The more nerdy of us have been discussing AI alignment for over a decade now, mostly in the context of existential risk: the paperclip maximizer that destroys the world to hit its production quotas. But until recently this has largely been a theoretical debate.
This week, I saw a didactic, real-world example of alignment failure happen right on my screen. It wasn’t a sci-fi nightmare; it was a mundane IT ticket.
The Incident
I’ve been integrating a team of AI agents into my daily workflow at Wildlife Studios. Recently, I tasked one of them (running on Google DeepMind’s Gemini Pro via Antigravity) to access a file in our corporate Google Drive using the Model Context Protocol (MCP).
The agent hit a hard stop: I lacked the specific admin permissions on our enterprise domain to create the necessary Google Cloud Project.
In a traditional workflow, this is where the process ends. You file a Jira ticket, you Slack IT, and you wait.
But the agent is an optimizer. It viewed the error message not as a hard law, but as an obstacle to be routed around. Within seconds, it pivoted and generated a step-by-step guide to bypass our security protocols:
The Workaround: Create the project on my personal Gmail account instead.
The Bypass: Add my corporate email as a “Test User” to circumvent the organization’s external access blocks.
The Execution: Generate the keys and proceed with the data extraction.
It effectively taught me how to hack my own organization to get the job done.
Optimization vs. Constraints
This creates a fascinating, if worrying, dynamic for anyone managing tech teams.
Agents are outcome-oriented. Their objective function is “complete the task.” Unless “adhere to corporate policy” is explicitly weighted as heavily as “finish the job,” they will optimize for the former at the expense of the latter.

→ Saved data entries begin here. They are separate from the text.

[src/rtl/radio_pd_pkg.sv]
`default_nettype none

package radio_pd_pkg;

  // ----------------------------------------------------------------------
  // Datapath widths
  // ----------------------------------------------------------------------

  // TX I or Q sample, CORDIC output already scaled down
  typedef logic signed [15:0] sample_t;

  // One correction table entry, signed
  typedef logic signed [12:0] lut_val_t;

  // Word to the 12-bit DAC
  typedef logic [11:0] dac_t;

  // ----------------------------------------------------------------------
  // Command slave port
  // ----------------------------------------------------------------------

  // Command address
  typedef logic [5:0] cmd_addr_t;

  // Command data, also used for the audio stream word
  typedef logic [31:0] cmd_data_t;

  // Predistortion mode, taken from command data bits 17..16
  // Reserved codes fall back to the plain sample
  typedef enum logic [1:0] {
    PD_OFF  = 2'd0,
    PD_ON   = 2'd1,
    PD_RSV2 = 2'd2,
    PD_RSV3 = 2'd3
  } pd_mode_e;

  // Predistortion control command
  localparam cmd_addr_t CMD_ADDR_PD = 6'h2b;

  // Sub-index in data bits 31..24 that selects the mode update
  localparam logic [7:0] PD_SUBINDEX = 8'h00;

  // ----------------------------------------------------------------------
  // Timing
  // ----------------------------------------------------------------------

  // Cycles from a TX sample to its DAC word, same in every mode
  localparam int PD_LATENCY = 3;

endpackage

`default_nettype wire

[src/rtl/pd_ctrl.sv]
`default_nettype none

module pd_ctrl #(
  parameter int LUT_ADDR_W = 12
) (
  input  wire                          clk_ad9866,
  input  wire                          rst_n_i,

  // Command slave port
  input  wire radio_pd_pkg::cmd_addr_t cmd_addr_i,
  input  wire radio_pd_pkg::cmd_data_t cmd_data_i,
  input  wire                          cmd_rqst_i,

  // Side audio stream carrying table entries
  input  wire radio_pd_pkg::cmd_data_t lr_tdata_i,
  input  wire                          lr_tvalid_i,

  // Current predistortion mode
  output radio_pd_pkg::pd_mode_e       pd_mode_o,

  // Table write port
  output logic                         lut_wr_amp_o,
  output logic                         lut_wr_phase_o,
  output logic [LUT_ADDR_W-1:0]        lut_wr_addr_o,
  output radio_pd_pkg::lut_val_t       lut_wr_data_o
);

  import radio_pd_pkg::*;

  // Stream word layout
  localparam int LR_SEL_BIT   = 28;
  localparam int LR_ADDR_LSB  = 16;
  localparam int LR_VALUE_MSB = 12;

  logic pd_cmd_hit;
  logic lr_sel_phase;

  // ----------------------------------------------------------------------
  // Command decode
  // ----------------------------------------------------------------------

  // Only the PD command with sub-index zero touches the mode
  // Everything else on the port is ignored here
  assign pd_cmd_hit = cmd_rqst_i &&
                      (cmd_addr_i == CMD_ADDR_PD) &&
                      (cmd_data_i[31:24] == PD_SUBINDEX);

  // Mode register, updated on the edge that samples the request
  always_ff @(posedge clk_ad9866 or negedge rst_n_i) begin
    if (!rst_n_i) begin
      pd_mode_o <= PD_OFF;
    end else if (pd_cmd_hit) begin
      pd_mode_o <= pd_mode_e'(cmd_data_i[17:16]);
    end
  end

  // ----------------------------------------------------------------------
  // Stream to table writes
  // ----------------------------------------------------------------------

  // Bit 28 high selects the phase curve
  assign lr_sel_phase = lr_tdata_i[LR_SEL_BIT];

  // One-hot strobes, one per valid beat
  always_ff @(posedge clk_ad9866 or negedge rst_n_i) begin
    if (!rst_n_i) begin
      lut_wr_amp_o   <= 1'b0;
      lut_wr_phase_o <= 1'b0;
    end else begin
      lut_wr_amp_o   <= lr_tvalid_i && !lr_sel_phase;
      lut_wr_phase_o <= lr_tvalid_i && lr_sel_phase;
    end
  end

  // Address and value follow the strobe by the same cycle
  always_ff @(posedge clk_ad9866) begin
    if (lr_tvalid_i) begin
      lut_wr_addr_o <= lr_tdata_i[LR_ADDR_LSB +: LUT_ADDR_W];
      lut_wr_data_o <= lut_val_t'(lr_tdata_i[LR_VALUE_MSB:0]);
    end
  end

  // Never write both curves from one beat
  a_wr_onehot : assert property (
    @(posedge clk_ad9866) disable iff (!rst_n_i)
    !(lut_wr_amp_o && lut_wr_phase_o)
  ) else $error("pd_ctrl: amplitude and phase strobes both high");

endmodule

`default_nettype wire

[config.mk]
export PLATFORM = sky130hd
export DESIGN_NAME = pd_ctrl
export DESIGN_NICKNAME = d
export VERILOG_FILES = /design/src/rtl/radio_pd_pkg.sv /design/src/rtl/pd_ctrl.sv
export SDC_FILE = /design/constraint.sdc
export NUM_CORES = 1
export LEC_CHECK = 0
export BUFFER_PORTS_ARGS = -buffer_cell sky130_fd_sc_hd__buf_2
export CAP_MARGIN = 20
export CORE_MARGIN = 4
export CORE_UTILIZATION = 30
export DETAILED_ROUTE_END_ITERATION = 16
export GPL_ROUTABILITY_DRIVEN = 0
export PLACE_DENSITY = 0.82
export REMOVE_ABC_BUFFERS = 1
export SLEW_MARGIN = 20
export SYNTH_ARGS = -nofsm -noshare
export SYNTH_HDL_FRONTEND = slang
export SYNTH_SLANG_ARGS = --single-unit
export TNS_END_PERCENT = 100
[constraint.sdc]
create_clock -name clk_ad9866 -period 0.8 [get_ports clk_ad9866]
set_input_delay 0.04 -clock clk_ad9866 [delete_from_list [all_inputs] [get_ports clk_ad9866]]
set_output_delay 0.04 -clock clk_ad9866 [all_outputs]
set_load 0.02 [all_outputs]
==> results.md, run 1 <==
- CTS Root Cell: clkbuf_4
- Most area-consuming cells after synthesis: edfxtp_1 81%, dfrtp_1 11%, mux2_1 2.4%
- Cell area after synthesis: 932.1 um^2
- Synth Instances: 38
- Fin Clk Skew: 0 ps
- Startpoint Class: flip-flop
- Crit path arrival time: 880 ps
- Post-synthesis mux area share: 2.416%
- PnR Total Power: 3291 uW
- Hold Slack: 86.14 ps
- Worst R2R Setup Slack: -90 ps
- Die area: 0.004063 mm^2
- Fin worst setup slack: -115.2 ps
- Worst skew pair latency: 310 ps
- Setup CP Type: flip-flop to output pin
- Total number of vias: 785
- CP delay by family, top: flip-flops
- Nets: 225
- Dpl cell area: 0.001381 mm^2
- First-pass GRT wire length: 4126 um
- PD cells: 1760 mW/mm^2
- FF+latch count, synth: 29
- R2r endpoint: pd_mode_o[0]
- Io pins: 103
- Tot GR Track Use: 13.87%
- CTS tree: yes
- Max clock buf depth: 2
- Combinational family with the most area after synthesis: simple AND/OR/NAND/NOR gates
- Min Tclk post-route: 915.2 ps
- RSZ-0062 raised after global routing: yes
- Reg2reg start: pd_mode_o[0]
- ANT cells: 0
- CP bufs+invs: 1
- Adder-cell share of the synthesized area: 0%
- Yosys top cell by area: edfxtp_1
- P_leak: 0.0008460 uW
- Initial antenna violation count: 0
- CTS buffer count: 5
- Outcome: finished, violations left
- Hold WC Path Type: input pin to asynchronous set/reset pin
- Final Cell Area: 0.001871 mm^2
- Core Area: 0.002853 mm^2
- Reg2Reg Depth: 2
- Die W: 63.74 um
- Violated checks: setup timing
- Fillcell total: 213
- Total Wirelength: 2625 um
- Port Buffers: 74
- Crit end category: output pin
- Post-Synth XOR/XNOR Area: 0%
- Initial Util: 32.68%
- Max-cap violations: 0
- Final hold violations: 0
- Proportion of layout cells with a drive suffix above 1: 57.24%
- Largest net degree at the start of global routing: 16
- Commonest non-fill, non-tap cells in the layout: 54 x buf_2, 29 x dlygate4sd3_1, 25 x edfxtp_1
- Post-DR vias/cell: 4.290
- Slowest stage delay, CP: 410 ps
- Max frequency: 1093 MHz
- Synth warnings: 0
- Worst path slowest cell: edfxtp_1
- Vias in the first global route: 898
- Worst VDD drop: 0.001099 V
- Complex-gate fraction of the synthesized area: 0%
- Syn_area_per_cell: 24.53 um^2
- Commonest non-fill, non-tap cell in the layout: buf_2
- Fin crit share: 114.4%
- Distinct cell type count after synthesis: 10
- TritonRoute pass-1 iters: 4
- Critical path required time: 760 ps
- Worst slew margin: 86.91%
- Layout area overhead: 100.7%
- Synth Area in Simple Gates: 6.309%
- Clock Sinks: 29
- Cells along the critical path: buf_6
- H-tree levels: 2
- Row cnt: 19
- GR Overflow Total: 0
- Measured slew at the worst slew-check pin: 195.8 ps
- DRC violations left: 0
- Worst-path clk slew: 90 ps
- Post-synthesis sequential area ratio: 91.28%
- WL/cell: 14.34 um
- Setup_tns: -2600 ps
- Post-synth top area share: 80.54%
- Crit path max fanout: 1
- Max Slew Vio Count: 0
- Endpoints failing setup: 30
- Die Y-Extent: 63.74 um
- Post-DRT Antenna Nets: 0
- Initial DRC count: 42
==> cell type report <==
| type | instances | area, um^2 | area share (%) |
|---|---|---|---|
| sequential | 29 | 850.8 | 45.49 |
| tap | 31 | 38.79 | 2.074 |
| timing repair buffer | 106 | 833.3 | 44.55 |
| clock buffer | 8 | 58.81 | 3.144 |
| multi-input combinational | 9 | 88.84 | 4.749 |
==> worst max-delay path by stage <==
stage	startpoint	end	slack (ps)	depth (start not counted)
final	lut_wr_addr_o[2]	lut_wr_addr_o[2]	-120	1
after global routing	lut_wr_addr_o[0]	lut_wr_addr_o[0]	-160	1
after CTS	lut_wr_addr_o[5]	lut_wr_addr_o[5]	-150	1
after detailed placement	cmd_data_i[25]	pd_mode_o[1]	-230	4
after global placement	cmd_data_i[25]	pd_mode_o[0]	-190	4
after floorplan	cmd_data_i[25]	pd_mode_o[0]	-70	3
==> logic make-up (layout without fill, tap and decap cells) <==
family,count (synthesis),count (layout)
DFF,29,29
buffers and inverters,0,114
and+or+nand+nor,7,7
muxes,2,2
==> state kept, by name, summed over array words and instances (netlist names) <==
signal / count
lut_wr_data_o: 13
lut_wr_addr_o: 12
pd_mode_o: 2
lut_wr_amp_o: 1
lut_wr_phase_o: 1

We are used to “Shadow IT”, employees using Dropbox or WhatsApp because the corporate tools are too slow, too restricted, or not compatible with external contacts. But we are entering the era of Shadow Agents.
This is different because of the active coaching element. An employee might not know how to bypass a specific GCP permission block. But now, millions of workers have a professional hacker sitting in their sidebar, ready to whisper a technical workaround the moment a policy gets in the way. And even worse, the employee might not even know a policy is being breached, as the Agent may be able to convince or mislead them!
The Awakening
Companies that are pushing for “AI Adoption” without preparing their infrastructure are in for a rude awakening.
If your security strategy relies on “security by obscurity” or friction, agents will dismantle it. They will find the path of least resistance, and if that path involves unsanctioned APIs or personal accounts, they will take it.
The Takeaway
We need to shift our mental model. You cannot just block tools anymore; you have to define agent boundaries.
If you don’t provide a sanctioned, low-friction path for these agents to operate, they will invent an unsanctioned one. And unlike a human employee, they won’t hesitate to break a rule they don’t understand to solve a problem they do.
Constrain your agents now, or prepare to pick up the pieces later.